Parte do discurso de Leonel Brizola no comício de 13 de março de 1964, na Central do Brasil, Rio de Janeiro/RJ

Por Redação em 14 de Março de 2014


Este é um encontro do povo com o governo. Encontro com esta multidão e com os milhões que, através dos seus rádios, do recesso de seus lares, estão presentes não apenas para aplaudir, mas para dialogar com o governo. Se fosse apenas para aplaudir, não seríamos um povo independente, mas um rebanho de ovelhas. O povo está aqui para clamar, para reivindicar, para exigir e para declarar sua inconformidade com a situação que estamos vivendo.

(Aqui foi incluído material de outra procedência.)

From an optimization exercise on the open Yosys and OpenROAD flow, aimed at small area; shortcuts taken in it are not production practice.
Only simulation tests tie the RTL to the original design; equivalence was not proved.
No run shown here takes its clock network from TritonCTS; it comes from the design's own scripts or RTL.
No driver is modelled on the clock port, so clock power and skew are understated where the tree is cut down; a real chip needs a root buffer or a tree.
Power figures rest on the tool's default switching activity, not on a simulated workload.

==> flow/design.v <==
module FIFO8x8 (
    input clk, rst,
    input rden, wren,
    input [7:0] DataIn,
    output [7:0] DataOut,
    output fifo_full,
    output fifo_empty,
    output data_out_valid
);
reg [7:0] mem [0:15];
reg [3:0] idx;
wire pop = rden & ~fifo_empty;
integer i;
always @(posedge clk)
    if (wren) begin
        mem[0] <= DataIn;
        for (i = 1; i < 16; i = i + 1)
            mem[i] <= mem[i-1];
    end
always @(posedge clk or posedge rst) begin
    if (rst)
        idx <= 4'hF;
    else if (wren != pop)
        idx <= wren ? idx + 4'd1 : idx - 4'd1;
end
assign fifo_full = 1'b0;
assign fifo_empty = &idx;
assign data_out_valid = pop;
reg [7:0] rd;
integer k;
always @(*) begin
    rd = 8'd0;
    for (k = 0; k < 16; k = k + 1)
        rd = rd | (mem[k] & {8{idx == k}});
end
assign DataOut = rd;
endmodule
module FSM_Packetizer (
    input clk, rst,
    input fifo_empty, tx_ready,
    input [7:0] fifo_data,
    output tx_enable,
    output reg [7:0] tx_data
);
localparam IDLE = 4'd0, WAITR = 4'd1, LOAD = 4'd2, SEND0 = 4'd3, DONE = 4'd13;
reg [3:0] state;
always @(posedge clk or posedge rst) begin
    if (rst)
        state <= IDLE;
    else if (state == IDLE) begin
        if (!fifo_empty) state <= WAITR;
    end else if (state == WAITR) begin
        if (tx_ready) state <= LOAD;
    end else if (state == DONE)
        state <= IDLE;
    else
        state <= state + 4'd1;
end
always @(posedge clk)
    if (state == LOAD) tx_data <= fifo_data;
assign tx_enable = (state == SEND0);
endmodule
module UART_Transmitter (
    input clk, rst,
    input start_tx,
    input [7:0] tx_data,
    output reg tx_out,
    output reg tx_busy,
    output tx_ready
);
localparam [12:0] INV = 13'b0101010101010;
reg [12:0] baud_q;
wire [12:0] baud_counter = baud_q ^ INV;
reg [3:0] bit_counter;    
wire tick = ~baud_counter[0] & ~baud_counter[1] & ~baud_counter[2] & ~baud_counter[3] & baud_counter[6] & baud_counter[7] & baud_counter[8] & baud_counter[9] & ~baud_counter[10] & baud_counter[12];
wire last = bit_counter[3] & ~bit_counter[1] & bit_counter[0];    
always @(posedge clk) begin
    if (tx_busy && !tick)
        baud_q <= {baud_counter[11:0], ~(baud_counter[12] ^ baud_counter[4])} ^ INV;
    else
        baud_q <= INV;
end
always @(posedge clk) begin
    if (!tx_busy)
        bit_counter <= 4'd15;
    else if (tick)
        bit_counter <= bit_counter + 4'd1;
end
wire bit_val = bit_counter[3] ? ~(bit_counter[1] & bit_counter[0]) : tx_data[bit_counter[2:0]];
always @(posedge clk or posedge rst) begin
    if (rst) begin
        tx_out <= 1'b1;
        tx_busy <= 1'b0;
    end else if (tx_busy) begin
        if (tick) begin
            tx_out <= bit_val;
            if (last) tx_busy <= 1'b0;
        end
    end else if (start_tx)
        tx_busy <= 1'b1;
end
assign tx_ready = ~tx_busy;
endmodule
module Top_Module (
    input clk, rst,
    input wr_en, rd_en,          
    input tx_ready,
    input [7:0] data_in,
    output tx_out,
    output fifo_full, fifo_empty,
    output tx_busy, tx_ready_out
);
wire [7:0] fifo_data_out;
wire fifo_rden, uart_start_tx;
wire [7:0] uart_tx_data;
FIFO8x8 fifo_inst (
    .clk(clk),
    .rst(rst),
    .wren(wr_en),
    .rden(fifo_rden),
    .DataIn(data_in),
    .DataOut(fifo_data_out),
    .fifo_full(fifo_full),
    .fifo_empty(fifo_empty),
    .data_out_valid(uart_start_tx)
);
FSM_Packetizer fsm_inst (
    .clk(clk),
    .rst(rst),
    .fifo_empty(fifo_empty),
    .tx_ready(tx_ready),
    .fifo_data(fifo_data_out),
    .tx_enable(fifo_rden),
    .tx_data(uart_tx_data)
);
UART_Transmitter uart_inst (
    .clk(clk),
    .rst(rst),
    .start_tx(uart_start_tx),
    .tx_data(uart_tx_data),
    .tx_out(tx_out),
    .tx_busy(tx_busy),
    .tx_ready(tx_ready_out)
);
endmodule
==> flow/flow/run.sh <==
#!/bin/bash
# The standard layout with three changes:
# - synthesis maps the logic with an area-oriented ABC script
#   (flow/abc_area.script, three rounds of &dch -f and &nf -a -R 1000) in place of ORFS's
#   speed script; everything else in synthesis is unchanged, so the registers
#   are those of the standard synthesis;
# - the clock tree is the two-level inverter tree of flow/invtree.tcl, built
#   in the CTS step by flow/cts_pre.tcl;
# - each port gets a buf_1 as its buffer.
set -euo pipefail
rm -rf scripts_abc
cp -r "$FLOW_HOME/scripts" scripts_abc
cp flow/abc_area.script scripts_abc/abc_speed.script
export SCRIPTS_DIR="$PWD/scripts_abc"
export PRE_CTS_TCL="$PWD/flow/cts_pre.tcl"
export BUFFER_PORTS_ARGS="-buffer_cell sky130_fd_sc_hd__buf_1"
bash standard.sh finish > standard_finish.log 2>&1
==> flow/flow/abc_area.script <==
&get -n
&st
&dch -f
&nf -a -R 1000
&put
&get -n
&st
&dch -f
&nf -a -R 1000
&put
&get -n
&st
&dch -f
&nf -a -R 1000
&put
==> flow/flow/cts_pre.tcl <==
# Sourced by ORFS's CTS step before it runs clock_tree_synthesis: replace that
# command by the two-level inverter tree of invtree.tcl.
source [file join [file dirname [info script]] invtree.tcl]
rename clock_tree_synthesis orfs_clock_tree_synthesis
proc clock_tree_synthesis {args} {
  invtree clk 20 sky130_fd_sc_hd__inv_8 sky130_fd_sc_hd__inv_12
}
==> flow/flow/invtree.tcl <==
# Clock tree of two inverter levels: the clock port drives one root inverter,
# which drives one leaf inverter per cluster of clock sinks; the clusters come
# from recursive bisection of the sinks' locations.
proc invtree_split {items maxn} {
  if {[llength $items] <= $maxn} { return [list $items] }
  set xs {}; set ys {}
  foreach it $items { lappend xs [lindex $it 1]; lappend ys [lindex $it 2] }
  set xs [lsort -real $xs]; set ys [lsort -real $ys]
  set dx [expr {[lindex $xs end] - [lindex $xs 0]}]
  set dy [expr {[lindex $ys end] - [lindex $ys 0]}]
  set idx [expr {$dx >= $dy ? 1 : 2}]
  set sorted [lsort -real -index $idx $items]
  # split so that both halves hold whole multiples of maxn where possible
  set n [llength $sorted]
  set parts [expr {int(ceil(double($n) / $maxn))}]
  set left [expr {int(round(double($n) * ($parts / 2) / $parts))}]
  set a [lrange $sorted 0 [expr {$left - 1}]]
  set b [lrange $sorted $left end]
  return [concat [invtree_split $a $maxn] [invtree_split $b $maxn]]
}

proc invtree {clkname maxn leafcell rootcell} {
  set block [ord::get_db_block]
  set db [ord::get_db]
  set clknet [$block findNet $clkname]
  set items {}
  foreach it [$clknet getITerms] {
    set bb [[$it getInst] getBBox]
    lappend items [list $it [expr {([$bb xMin] + [$bb xMax]) / 2.0}] [expr {([$bb yMin] + [$bb yMax]) / 2.0}]]
  }
  set groups [invtree_split $items $maxn]
  set lm [$db findMaster $leafcell]
  set rm [$db findMaster $rootcell]
  set mid [odb::dbNet_create $block "clknet_root"]
  $mid setSigType CLOCK
  set k 0; set sx 0; set sy 0
  foreach g $groups {
    set gx 0; set gy 0
    foreach it $g { set gx [expr {$gx + [lindex $it 1]}]; set gy [expr {$gy + [lindex $it 2]}] }
    set gx [expr {$gx / [llength $g]}]; set gy [expr {$gy / [llength $g]}]
    set inst [odb::dbInst_create $block $lm "clkinv_leaf_$k"]
    $inst setLocation [expr {int($gx)}] [expr {int($gy)}]
    $inst setPlacementStatus PLACED
    set net [odb::dbNet_create $block "clknet_leaf_$k"]
    $net setSigType CLOCK
    [$inst findITerm A] connect $mid
    [$inst findITerm Y] connect $net
    foreach it $g { [lindex $it 0] disconnect; [lindex $it 0] connect $net }
    set sx [expr {$sx + $gx}]; set sy [expr {$sy + $gy}]
    puts "invtree: leaf $k drives [llength $g] sinks"
    incr k
  }
  set root [odb::dbInst_create $block $rm "clkinv_root"]
  $root setLocation [expr {int($sx / $k)}] [expr {int($sy / $k)}]
  $root setPlacementStatus PLACED
  [$root findITerm A] connect $clknet
  [$root findITerm Y] connect $mid
  $clknet setSigType CLOCK
}
==> flow/standard.sh <==
#!/bin/bash
# synth_recipe.tcl (not shown) runs the flow's synth.tcl, then flattens the netlist and writes it again
# the make line also repeats each setting of config.mk as NAME=value (left out here)
make -C /OpenROAD-flow-scripts/flow DESIGN_CONFIG=/design/flow/config.mk WORK_HOME=/design/flow/orfs CLKGATE_MAP_FILE= SYNTH_SCRIPT=/design/flow/synth_recipe.tcl "${@:-finish}"
==> flow/config.mk <==
export PLATFORM = sky130hd
export DESIGN_NAME = Top_Module
export DESIGN_NICKNAME = Top_Module
export VERILOG_FILES = /design/flow/design.v
export SDC_FILE = /design/flow/constraint.sdc
export NUM_CORES = 4
export LEC_CHECK = 0
export CAP_MARGIN = 0
export CORE_MARGIN = 2
export CORE_UTILIZATION = 40
export SLEW_MARGIN = 0
==> flow/constraint.sdc <==
create_clock -name core_clock -period 5.0 [get_ports {clk}]
set_input_delay 1.0000 -clock core_clock [delete_from_list [all_inputs] [get_ports {clk}]]
set_output_delay 1.0000 -clock core_clock [all_outputs]
set_load 0.01 [all_outputs]
==> results of run 1 <==
[where the power goes]
| part | internal [uW] | switching [uW] | leakage (uW) |
|---|---|---|---|
| Sequential | 1700 | 131 | 0.00158 |
| Clock | 75.9 | 442 | 0.0000617 |
| Combinational | 265 | 393 | 0.000471 |
| Total | 2040 | 967 | 0.00211 |
[placed cells by master (no fill, tap or decap), types with 8 or more instances in the layout]
master      n
a21oi_1     8
a221oi_1    9
nand2_1    25
a222oi_1   24
buf_1      14
dfxtp_1    17
a22oi_1    18
nor2_1     14
inv_8       9
and2_0     13
edfxtp_1  136
[logic make-up (layout without fill, tap and decap cells)]
kind of cell / after synthesis / count (layout) / share of synthesized area (%)
DFF: 163 / 163 / 79.8
and+or+nand+nor: 80 / 80 / 6.80
AOI/OAI and AO/OA: 70 / 70 / 9.73
adders and majority gates: 6 / 6 / 1.28
buffers and inverters: 6 / 32 / 0.448
xor gates and xnor gates: 5 / 5 / 0.747
muxes: 4 / 4 / 1.13
other: 1 / 1 / 0.0639
[cell type report]
| type | instances | area (sq um) |
|---|---|---|
| fillers | 1275 | 8140 |
| inverters | 15 | 136 |
| multi-input cells | 166 | 1160 |
| flip-flops and latches | 163 | 4680 |
| well taps | 184 | 230 |
| repair buffers | 17 | 75.1 |
[per-stage QoR]
step | hold WS (ps) | instances | util (%)
2_1_floorplan | 358 | 335 | -
3_3_place_gp | 366 | 535 | 42.7
3_5_place_dp | 368 | 535 | 42.7
4_1_cts | 381 | 545 | 43.5
5_1_grt | 403 | 545 | 43.5
6_report | 390 | 545 | 43.5
[cell usage after synthesis (all sizes together) (2+ instances only)]
master	n	area [sq um]
a21oi	8	40.0
a221oi	9	78.8
a222oi	24	240
a22oi	18	135
a31oi	2	12.5
and2	13	81.3
and3	5	31.3
clkinv	5	18.8
dfrtp	5	125
dfstp	5	131
dfxtp	17	340
edfxtp	136	4080
ha	6	75.1
mux4	2	45.0
nand2	25	93.8
nand2b	2	12.5
nand3	5	25.0
nand4	6	37.5
nor2	14	52.6
nor2b	2	12.5
nor3	2	10.0
nor4	2	12.5
o21ai	4	20.0
xnor2	3	26.3
xor2	2	17.5
[state kept, by name, summed over array words and instances (netlist names)]
signal / cells
uart_inst.tx_out: 1
uart_inst.bit_counter: 4
fsm_inst.tx_data: 8
fsm_inst.state: 4
uart_inst.baud_q: 13
uart_inst.tx_busy: 1
fifo_inst.mem: 128
fifo_inst.idx: 4
[worst max-delay path, cell delays in order, from the launching register on]
cell and delay, ps:
dfstp_2 590, clkinv_1 130, ha_1 250, and2_0 340, a222oi_1 440, nand2_1 130, a221oi_1 250, nand4_1 150
a221o_1 280
[final timing paths]
| check | start | end | slack [ps] |
|---|---|---|---|
| max | fifo_inst.idx[1] | fsm_inst.tx_data[5] | 2190 |
| min | uart_inst.baud_q[11] | uart_inst.baud_q[12] | 390 |
| max reg2reg | fifo_inst.idx[1] | fsm_inst.tx_data[5] | 2190 |
| min reg2reg | uart_inst.baud_q[11] | uart_inst.baud_q[12] | 390 |
| max in group asynchronous | rst | fifo_inst.idx[0] | 4030 |
| min in group asynchronous | rst | fsm_inst.state[0] | 710 |
[routing by layer]
| metal | global-route usage, % | vias up | wire length (microns) |
|---|---|---|---|
| met5 | 0 | - | 0 |
| met4 | 2.35 | 0 | 218 |
| met3 | 0.856 | 15 | 318 |
| met2 | 20.3 | 71 | 4680 |
| met1 | 18.3 | 1535 | 4690 |
| li1 | - | 1425 | - |
==> impl_results.md, run 1 <==
* Worst Path Max Fanout at 8
* Final worst setup slack at between 2000 and 2500 ps
* GRT Residual Overflow at 0
* Syn Area/Cell at about 18 sq um
* Design Power at around 3000 uW
* Largest net degree at the start of global routing at 57
* Final ANT Viol Nets at 0
* CP Launch Type: flop
* Starting DRT DRC Count at just over 300
* WL per Instance at approximately 18 microns
* Via density at approximately 5.6
* Final Skew at approximately 7.6 ps
* Layout overhead on the synthesized area at 7.08%
* Postcts setup bufs at 0
* Synth Flop Type: edfxtp_1
* CP endpoint kind: flop
* Slew margin rel. at just over 50%
* Global Route Usage Sum at 12.3%
* Chip Height at roughly 130 microns
* Worst-path clk slew at approximately 90 ps
* Pwr Density at 479 nW/um^2
* Area of the mapped netlist at ~5900 sq um
* Number of I/O port buffers at 15
* Post-synthesis sequential area ratio at around 80%
* Setup WS pre-CTS at approximately 2200 ps
* Vias in the first global route at between 3000 and 4000
* Final period util at a little under three fifths
* Post-CTS sizing at 0
* DRC at 0
* First-pass GRT wire length at approximately 16000 microns
* RSZ-0062 raised after global routing: no
* Core ar. at 14400 sq um
* Hold path cells at 1
* Worst Reg-to-Reg Cells at 8
* Via Count at 3046
* Tightest Hold Check Type: reg2reg
* Crit path required time at just under 5000 ps
* RePlAce Congestion at 0.778
* Die ar. at between 15000 and 20000 sq um
* Worst Tran Pin Value at 735 ps
* Static Leak at about 0.0021 uW
* Share of cells above drive strength 1 at under 10%
* Post-synthesis register bit count at 163
* Hpwl dp at about 6600 microns
* Final setup viols at 0
* Max-cap check violation count at 0
* Post-synth EDFFs at roughly 140
* Initial Utilization at around two fifths
* Setup TNS at 0 ps
* Clock latency (worst-skew pair) at 190 ps
* Status: timing/DRC/antenna clean
* Hold-fix buffers, CTS at 0
* Cell Area, Placed at a little over 6000 sq um
* TritonRoute pass-1 iters at 5
* Synthesized net count at between 300 and 400
* Cell row count at 44
* Ys async rst share at 6.13%
* Nets@finish at 382
* Post-Syn Instances at about 340
* Final hold violation count at 0
* Minimum clock period at 2810 ps
* Initial antenna violation count at 0
* Finished Cell Area at between 6000 and 7000 sq um
* I/O pin total at 18
* Synth unique cells at 38
* Ant diodes at 0
* Slew Limit Fails at 0
* Routed WL at 9900 microns
* Die width at about 130 microns
* Fmax at between 0.3 and 0.4 GHz
* Worst EP arrival at between 2000 and 3000 ps
* WS Path Type: reg2reg
* Maximum vdd drop at between 0.00015 and 0.0002 V
* Yosys warns at 4
==> inputs of run 2 (changes only) <==
--- a/flow/config.mk
+++ b/flow/config.mk
@@ -5,7 +5,7 @@
 export SDC_FILE = /design/flow/constraint.sdc
 export NUM_CORES = 4
 export LEC_CHECK = 0
-export CAP_MARGIN = 0
+export CAP_MARGIN = 20
 export CORE_MARGIN = 2
 export CORE_UTILIZATION = 40
-export SLEW_MARGIN = 0
+export SLEW_MARGIN = 20
==> run 2 against run 1 <==
Global-route usage unchanged. Synthesized cell count unchanged. Worst setup slack unchanged. Via count unchanged. Fmax unchanged. Utilization unchanged. Still clean on timing, DRC and antenna.
==> impl_results.md, run 2 <==
* Status: timing/DRC/antenna clean
* Share of cells above drive strength 1 at 5.54% (unchanged)
* R2r setup slk at 2190 ps (about the same)
* Most frequent cells in the layout: 136 x edfxtp_1, 25 x nand2_1, 24 x a222oi_1, 18 x a22oi_1, 17 x dfxtp_1
* CP Launch Point: fifo_inst.idx[1]
* Cell Area, Placed at 6160 sq um (unchanged)
* Global Route Usage Sum at 12.3% (unchanged)
* Final ANT Viol Nets at 0 (unchanged)
* Ys async rst share at 6.13% (unchanged)
* Yosys top cell area share at 69.6% (unchanged)
* Largest registers: fifo_inst.mem x128, uart_inst.baud_q x13, fsm_inst.tx_data x8
* GRT Residual Overflow at 0 (unchanged)
* Synth top area cells: edfxtp_1 70%, dfxtp_1 5.8%, a222oi_1 4.1%
* Setup TNS at 0 ps (unchanged)
* Maximum vdd drop at 0.000177 V (unchanged)
* CP Launch Type: flop
* Top cells by count, synth: 136 x edfxtp_1, 25 x nand2_1, 24 x a222oi_1
* Slew margin rel. at 51.0% (unchanged)
* DRC at 0 (unchanged)
* Die ar. at 15600 sq um (unchanged)
* Worst reg2reg startpoint: fifo_inst.idx[1]
* Area of the multi-input gates at 1160 sq um (unchanged)
* Postcts setup bufs at 0 (unchanged)
* Static Leak at 0.00211 uW (unchanged)
* Critical path endpoint: fsm_inst.tx_data[5]
* Hold-fix buffers, CTS at 0 (unchanged)
* WL per Instance at 18.2 microns (unchanged)
* Crit path required time at 4950 ps (about the same)
* Post-CTS sizing at 0 (unchanged)
* Post-synth EDFFs at 136 (unchanged)
* Final worst setup slack at 2190 ps (unchanged)
* Post-Syn Instances at 335 (unchanged)
* TritonRoute pass-1 iters at 5 (unchanged)
* Post-synthesis register bit count at 163 (unchanged)
* Cell row count at 44 (unchanged)
* Met3 usage at 0.856% (unchanged)
* Met2 GRT Util at 20.3% (unchanged)
* Syn Area/Cell at 17.5 sq um (unchanged)
* Core ar. at 14400 sq um (unchanged)
* Cell with the most instances after synthesis: edfxtp_1
* Synthesized net count at 354 (unchanged)
* Die width at 125 microns (unchanged)
* Initial antenna violation count at 0 (unchanged)
* I/O pin total at 18 (unchanged)
* Starting DRT DRC Count at 305 (unchanged)
* Via density at 5.59 (unchanged)
* Worst Reg-to-Reg Cells at 8 (unchanged)
* RSZ-0062 raised after global routing: no
* Minimum clock period at 2810 ps (unchanged)
* CP endpoint kind: flop
* Synth unique cells at 38 (unchanged)
* Area leader, netlist: edfxtp_1
* Largest net degree at the start of global routing at 57 (unchanged)
* Setup WS pre-CTS at 2180 ps (unchanged)
* Synth Flop Type: edfxtp_1
* Synth Area in Adders at 1.28% (unchanged)
* Post-synthesis mux area share at 1.13% (unchanged)
* Finished Cell Area at 6280 sq um (unchanged)
* Reg2reg end: fsm_inst.tx_data[5]
* Fill cell count at 1275 (unchanged)
* Layout overhead on the synthesized area at 7.08% (unchanged)
* RePlAce Congestion at 0.778 (unchanged)
* Busiest layer in global routing: met2
* Worst-path clk slew at 90 ps (about the same)
* Chip Height at 125 microns (unchanged)
* Final hold violation count at 0 (unchanged)
* Area of the mapped netlist at 5870 sq um (unchanged)
* Yosys warns at 4 (unchanged)
* Main combinational cell family by area after synthesis: compound AO/OA/AOI/OAI gates
* Final setup viols at 0 (unchanged)
* Final Skew at 7.62 ps (unchanged)
* Via Count at 3046 (unchanged)
* First-pass GRT wire length at 16100 microns (unchanged)
* Register area at 4680 sq um (unchanged)
* Initial Utilization at 40.7% (unchanged)
* Synth Area in Compound Gates at 9.73% (unchanged)
* Most common cell after layout, fill and taps aside: edfxtp_1
* Largest Register: fifo_inst.mem
* Vias in the first global route at 3067 (unchanged)
* Slew Limit Fails at 0 (unchanged)
* Area fraction in and, or, nand and nor cells after synthesis at 6.80% (unchanged)
* Max-cap check violation count at 0 (unchanged)
* Clock latency (worst-skew pair) at 190 ps (about the same)
* Pwr Density at 479 nW/um^2 (unchanged)
* Routed WL at 9900 microns (unchanged)
* Max FFs per register at 128 (unchanged)
* Number of I/O port buffers at 15 (unchanged)
* Hpwl dp at 6600 microns (unchanged)
* Tightest Hold Check Type: reg2reg
* Nets@finish at 382 (unchanged)
* Final period util at 56.2% (unchanged)
* Fmax at 0.356 GHz (unchanged)
* WS Path Type: reg2reg
* Post-synthesis sequential area ratio at 79.8% (unchanged)
* Worst Tran Pin Value at 735 ps (unchanged)
* Worst Path Max Fanout at 8 (unchanged)
* Met1 GRT Util at 18.3% (unchanged)
* Worst EP arrival at 2760 ps (about the same)
* Ant diodes at 0 (unchanged)
* Post-Synth XOR/XNOR Area at 0.747% (unchanged)
run 2: cell counts after synthesis:
Identical to the previous run, type by type.
run 2: final cells by class:
cell class,instances,area share (%)
flip-flops and latches,163,74.5
repair buffers,17,1.20
inverters,15,2.17
multi-input cells,166,18.4
well taps,184,3.67
run 2: how the worst min path moves through the flow:
stage,startpoint,end,slack [ps],cells past startpoint
3_3_place_gp,uart_inst.baud_q[0],uart_inst.baud_q[1],370,1
4_1_cts,uart_inst.baud_q[8],uart_inst.baud_q[9],380,1
6_report,uart_inst.baud_q[11],uart_inst.baud_q[12],390,1
5_1_grt,uart_inst.baud_q[5],uart_inst.baud_q[6],400,1
2_1_floorplan,uart_inst.baud_q[10],uart_inst.baud_q[11],360,1
3_5_place_dp,uart_inst.baud_q[8],uart_inst.baud_q[9],370,1
run 2: power breakdown:
part	switching [uW]	internal [uW]	total (uW)
combinational	393	265	659
clock	442	75.9	518
sequential	131	1700	1830
run 2: routing by layer:
layer  part of all wire, %  routed length [microns]
met5                     0                        0
met4                   2.2                      218
met3                   3.2                      318
met2                    47                     4680
met1                    47                     4690
run 2: through the flow:
step / util, % / total power (uW) / hold slack [ps] / cells
2_1_floorplan: - / 2270 / 358 / 335
6_report: 43.5 / 3010 / 390 / 545
5_1_grt: 43.5 / 3190 / 403 / 545
3_5_place_dp: 42.7 / 2520 / 368 / 535
4_1_cts: 43.5 / 2930 / 381 / 545
3_3_place_gp: 42.7 / 2490 / 366 / 535
run 2: cells by family (layout without fill, tap and decap cells):
family          Yosys count  in the layout
compound gates           70             70
flops                   163            163
mux                       4              4
buf+inv                   6             32
simple gates             80             80
fa+ha+maj                 6              6
xor+xnor                  5              5
other cells               1              1
run 2: worst max-delay path, stage by stage (launching register included):
cell and delay, ps:
dfstp_2 590, clkinv_1 130, ha_1 250, and2_0 340, a222oi_1 440, nand2_1 130, a221oi_1 250, nand4_1 150
a221o_1 280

Saudamos o governo pelo seu gesto democrático. Por que é realmente democrático um governante descer para o diálogo com o povo. E estamos certos de que o presidente não veio, nesta noite, apenas para falar, mas para ouvir e para ceder ao povo brasileiro. Para ceder a esta pressão – é a voz que vem da fonte de todo o poder, é a pressão popular, a que com honra, um governante deve se submeter.
(...)
Quando uma multidão se reúne como nesta noite, isto significa um grito do nos caminhos da sua libertação. Em verdade, se conseguirmos hoje a restauração daquela unidade, o presidente poderá retornar, através da manifestação do povo, às origens de seu governo. E, para isso, será suficiente que ponha fim à política de conciliação e organize um governo realmente democrático, popular e nacionalista.
(...)
Não podemos continuar nesta situação. O povo está exigindo uma saída. Mas o povo olha para um dos poderes da República, que é o Congresso Nacional, e ele diz NÃO, porque é um poder controlado por uma maioria de latifundiários, reacionários, privilegiados e de ibadianos. É um Congresso que não dará nada mais ao povo brasileiro. O atual Congresso não mais se identifica com as aspirações do nosso povo. A verdade é que, como está, a situação não pode continuar. E aqui vai a palavra de quem deseja apenas uma saída para o trágico impasse a que chegamos. A palavra de quem apenas quer ver o país livre da espoliação internacional como está escrito na Carta-Testamento de Getúlio Vargas.
E o Executivo? Os poderes da República, até agora, com suas perplexidades, sua inoperância e seus antagonismos, não decide. Por que não conferir a decisão ao povo brasileiro? O povo é a fonte de todo poder. Portanto, a única saída pacífica é fazer com que a decisão volte ao povo através de uma Constituinte, com a eleição de um congresso popular, de que participem os trabalhadores, os camponeses, os sargentos e oficiais nacionalistas, homens públicos autênticos, e do qual sejam eliminadas as velhas raposas da política tradicional.
Dirão que isto é ilegal. Dirão que isto é subversivo. Dirão que isto é inconstitucional. Porque, então, não resolvem a dúvida através de um plebiscito? Verão que o povo votará pela derrogação do atual Congresso.
(...)
O nosso presidente que se decida a caminhar conosco e terá o povo ao seu lado. Quem tem o povo ao seu lado nada tem a temer.